↓↓↓

[config.mk]
export PLATFORM = sky130hd
export DESIGN_NAME = upsample_patch_fetcher
export DESIGN_NICKNAME = d
export VERILOG_FILES = /design/src/rtl/upsample_patch_fetcher.sv
export SDC_FILE = /design/constraint.sdc
export NUM_CORES = 1
export LEC_CHECK = 0
export ABC_AREA = 1
export BUFFER_PORTS_ARGS = -buffer_cell sky130_fd_sc_hd__buf_2
export CORE_MARGIN = 2
export CORE_UTILIZATION = 30
export CTS_BUF_LIST = sky130_fd_sc_hd__clkbuf_16
export CTS_CLUSTER_SIZE = 8
export DETAILED_ROUTE_END_ITERATION = 6
export GPL_TIMING_DRIVEN = 0
export SETUP_SLACK_MARGIN = 0.1
export SYNTH_ARGS = -nofsm -noshare
export SYNTH_HDL_FRONTEND = slang
export SYNTH_SLANG_ARGS = --single-unit
[constraint.sdc]
create_clock -name clk_in -period 25.1 [get_ports clk_in]
set_input_delay 3.765 -clock clk_in [delete_from_list [all_inputs] [get_ports clk_in]]
set_output_delay 3.765 -clock clk_in [all_outputs]
set_load 0.05 [all_outputs]
[src/rtl/upsample_patch_fetcher.sv]
// Sweeps a 4x4 window across one filtered row: the first window is fetched in
// full, every later step shifts left and fetches only the new right column.
// state   | meaning
// IDLE    | waiting for start_in
// FILL    | issuing one registered read per cycle, slots k..15
// WAIT    | all reads issued, collecting outstanding returns
// PRESENT | patch_out valid, waiting for patch_ready_in
// DRAIN   | aborted fetch, discarding in-flight returns
module upsample_patch_fetcher #(
  parameter int FILTERED_WIDTH = 131,
  parameter int OUT_COLS       = 128,
  parameter int READ_LATENCY   = 2
) (
  input  logic         clk_in,
  input  logic         rst_in,
  input  logic         frame_rst_in,
  input  logic         start_in,
  input  logic [9:0]   patch_row_in,
  output logic         valid_read_out,
  output logic [10:0]  read_hor_addr_out,
  output logic [9:0]   read_ver_addr_out,
  input  logic [15:0]  pixel_read_in,
  input  logic         pixel_valid_in,
  output logic [255:0] patch_out,
  output logic         patch_valid_out,
  input  logic         patch_ready_in,
  output logic [6:0]   patch_x_out,
  output logic [9:0]   patch_y_out,
  output logic         busy_out,
  output logic         row_done_out
);

  localparam int LAST_COL = (OUT_COLS < FILTERED_WIDTH - 3) ? OUT_COLS - 1 : FILTERED_WIDTH - 4;
  localparam logic [6:0] LAST_X = 7'(LAST_COL);
  localparam int DW = (READ_LATENCY > 1) ? $clog2(READ_LATENCY) : 1;
  localparam logic [DW-1:0] DRAIN_LOAD = DW'(READ_LATENCY - 1);

  typedef enum logic [2:0] {IDLE, FILL, WAIT, PRESENT, DRAIN} state_t;

  state_t          state_q;
  logic [9:0]      row_q;
  logic [6:0]      x_q;
  logic [3:0]      k_q;
  logic [3:0]      j_q;
  logic            ret_done_q;
  logic [DW-1:0]   drain_q;
  logic [255:0]    patch_q;
  logic            valid_read_q;
  logic [10:0]     hor_q;
  logic [9:0]      ver_q;
  logic            patch_valid_q;
  logic            row_done_q;

  logic [10:0]     hor_d;
  logic [9:0]      ver_d;
  logic [7:0]      wr_idx_d;
  logic            capture_d;

  assign hor_d    = {4'b0, x_q} + {9'b0, k_q[3:2]};
  assign ver_d    = row_q + {8'b0, k_q[1:0]};
  // return slot j lands at row j[1:0], column j[3:2]
  assign wr_idx_d = {j_q[1:0], j_q[3:2], 4'b0000};
  assign capture_d = (state_q == FILL || state_q == WAIT) && pixel_valid_in &&
                     !ret_done_q && !frame_rst_in;

  always_ff @(posedge clk_in or posedge rst_in) begin
    if (rst_in) begin
      state_q       <= IDLE;
      row_q         <= '0;
      x_q           <= '0;
      k_q           <= '0;
      j_q           <= '0;
      ret_done_q    <= 1'b0;
      drain_q       <= '0;
      patch_q       <= '0;
      valid_read_q  <= 1'b0;
      hor_q         <= '0;
      ver_q         <= '0;
      patch_valid_q <= 1'b0;
      row_done_q    <= 1'b0;
    end else begin
      valid_read_q <= 1'b0;
      row_done_q   <= 1'b0;
      if (capture_d) begin
        patch_q[wr_idx_d +: 16] <= pixel_read_in;
        j_q <= j_q + 4'd1;
        if (j_q == 4'd15) ret_done_q <= 1'b1;
      end
      if (frame_rst_in) begin
        patch_valid_q <= 1'b0;
        drain_q       <= DRAIN_LOAD;
        state_q       <= (state_q == FILL || state_q == WAIT) ? DRAIN : IDLE;
      end else begin
        case (state_q)
          IDLE: begin
            if (start_in) begin
              row_q      <= patch_row_in;
              x_q        <= '0;
              k_q        <= '0;
              j_q        <= '0;
              ret_done_q <= 1'b0;
              state_q    <= FILL;
            end
          end
          FILL: begin
            valid_read_q <= 1'b1;
            hor_q        <= hor_d;
            ver_q        <= ver_d;
            k_q          <= k_q + 4'd1;
            if (k_q == 4'd15) state_q <= WAIT;
          end
          WAIT: begin
            if (ret_done_q) begin
              patch_valid_q <= 1'b1;
              state_q       <= PRESENT;
            end
          end
          PRESENT: begin
            if (patch_ready_in) begin
              patch_valid_q <= 1'b0;
              if (x_q == LAST_X) begin
                row_done_q <= 1'b1;
                state_q    <= IDLE;
              end else begin
                for (int r = 0; r < 4; r++) begin
                  for (int c = 0; c < 3; c++) begin
                    patch_q[(4*r+c)*16 +: 16] <= patch_q[(4*r+c+1)*16 +: 16];
                  end
                end
                x_q        <= x_q + 7'd1;
                k_q        <= 4'd12;
                j_q        <= 4'd12;
                ret_done_q <= 1'b0;
                state_q    <= FILL;
              end
            end
          end
          DRAIN: begin
            if (drain_q == '0) state_q <= IDLE;
            else drain_q <= drain_q - DW'(1);
          end
          default: state_q <= IDLE;
        endcase
      end
    end
  end

  assign valid_read_out    = valid_read_q;
  assign read_hor_addr_out = hor_q;
  assign read_ver_addr_out = ver_q;
  assign patch_out         = patch_q;
  assign patch_valid_out   = patch_valid_q;
  assign patch_x_out       = x_q;
  assign patch_y_out       = row_q;
  assign busy_out          = (state_q != IDLE);
  assign row_done_out      = row_done_q;

endmodule
[src/rtl/uart_rx_fifo.sv]
// uart_rx_fifo: first-word-fall-through byte buffer behind the UART receiver.
// Bytes arrive on a one-cycle strobe and leave through a valid/ready handshake.
// Fill level and a sticky overflow flag make dropped characters visible.
module uart_rx_fifo #(
    parameter int DEPTH  = 16,
    parameter int ADDR_W = $clog2(DEPTH)
) (
    input  logic              clk,
    input  logic              rst_n,
    input  logic [7:0]        in_data,
    input  logic              in_strobe,
    output logic [7:0]        out_data,
    output logic              out_valid,
    input  logic              out_ready,
    output logic [ADDR_W:0]   level,
    output logic              full,
    output logic              overflow,
    input  logic              clr_overflow
);

    localparam int LEVEL_W = ADDR_W + 1;

    logic [7:0]         mem_q [DEPTH];
    logic [7:0]         mem_d [DEPTH];
    logic [ADDR_W-1:0]  wr_ptr_q, wr_ptr_d;
    logic [ADDR_W-1:0]  rd_ptr_q, rd_ptr_d;
    logic [ADDR_W:0]    level_q, level_d;
    logic               overflow_q, overflow_d;
    logic               push_s, pop_s, drop_s;

    // Outputs are pure decodes of registered state; nothing from in_* or out_ready.
    always_comb begin
        out_valid = (level_q != LEVEL_W'(0));
        full      = (level_q == LEVEL_W'(DEPTH));
        level     = level_q;
        overflow  = overflow_q;
        if (out_valid) begin
            out_data = mem_q[rd_ptr_q];
        end else begin
            out_data = 8'h00;
        end
    end

    // Handshake decode and next-state for pointers, level, storage and overflow.
    always_comb begin
        pop_s      = out_valid & out_ready;
        push_s     = in_strobe & (~full | pop_s);
        drop_s     = in_strobe & full & ~pop_s;
        mem_d      = mem_q;
        wr_ptr_d   = wr_ptr_q;
        rd_ptr_d   = rd_ptr_q;
        level_d    = level_q;
        overflow_d = overflow_q;

        // When full, a simultaneous pop frees the slot wr_ptr now points at.
        if (push_s) begin
            mem_d[wr_ptr_q] = in_data;
            wr_ptr_d        = wr_ptr_q + ADDR_W'(1);
        end else begin
            wr_ptr_d = wr_ptr_q;
        end

        if (pop_s) begin
            rd_ptr_d = rd_ptr_q + ADDR_W'(1);
        end else begin
            rd_ptr_d = rd_ptr_q;
        end

        case ({push_s, pop_s})
            2'b10:   level_d = level_q + LEVEL_W'(1);
            2'b01:   level_d = level_q - LEVEL_W'(1);
            default: level_d = level_q;
        endcase

        // A drop in the same cycle as a clear must leave the flag set.
        if (drop_s) begin
            overflow_d = 1'b1;
        end else if (clr_overflow) begin
            overflow_d = 1'b0;
        end else begin
            overflow_d = overflow_q;
        end
    end

    // Control state with asynchronous reset; stored bytes are discarded via level.
    always_ff @(posedge clk or negedge rst_n) begin
        if (!rst_n) begin
            wr_ptr_q   <= '0;
            rd_ptr_q   <= '0;
            level_q    <= '0;
            overflow_q <= 1'b0;
        end else begin
            wr_ptr_q   <= wr_ptr_d;
            rd_ptr_q   <= rd_ptr_d;
            level_q    <= level_d;
            overflow_q <= overflow_d;
        end
    end

    // Byte storage; contents are never reset, only invalidated by level.
    always_ff @(posedge clk) begin
        mem_q <= mem_d;
    end

endmodule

↑↑↑

Tally how many lines in the material above hold the word "storage". Write only that number.

2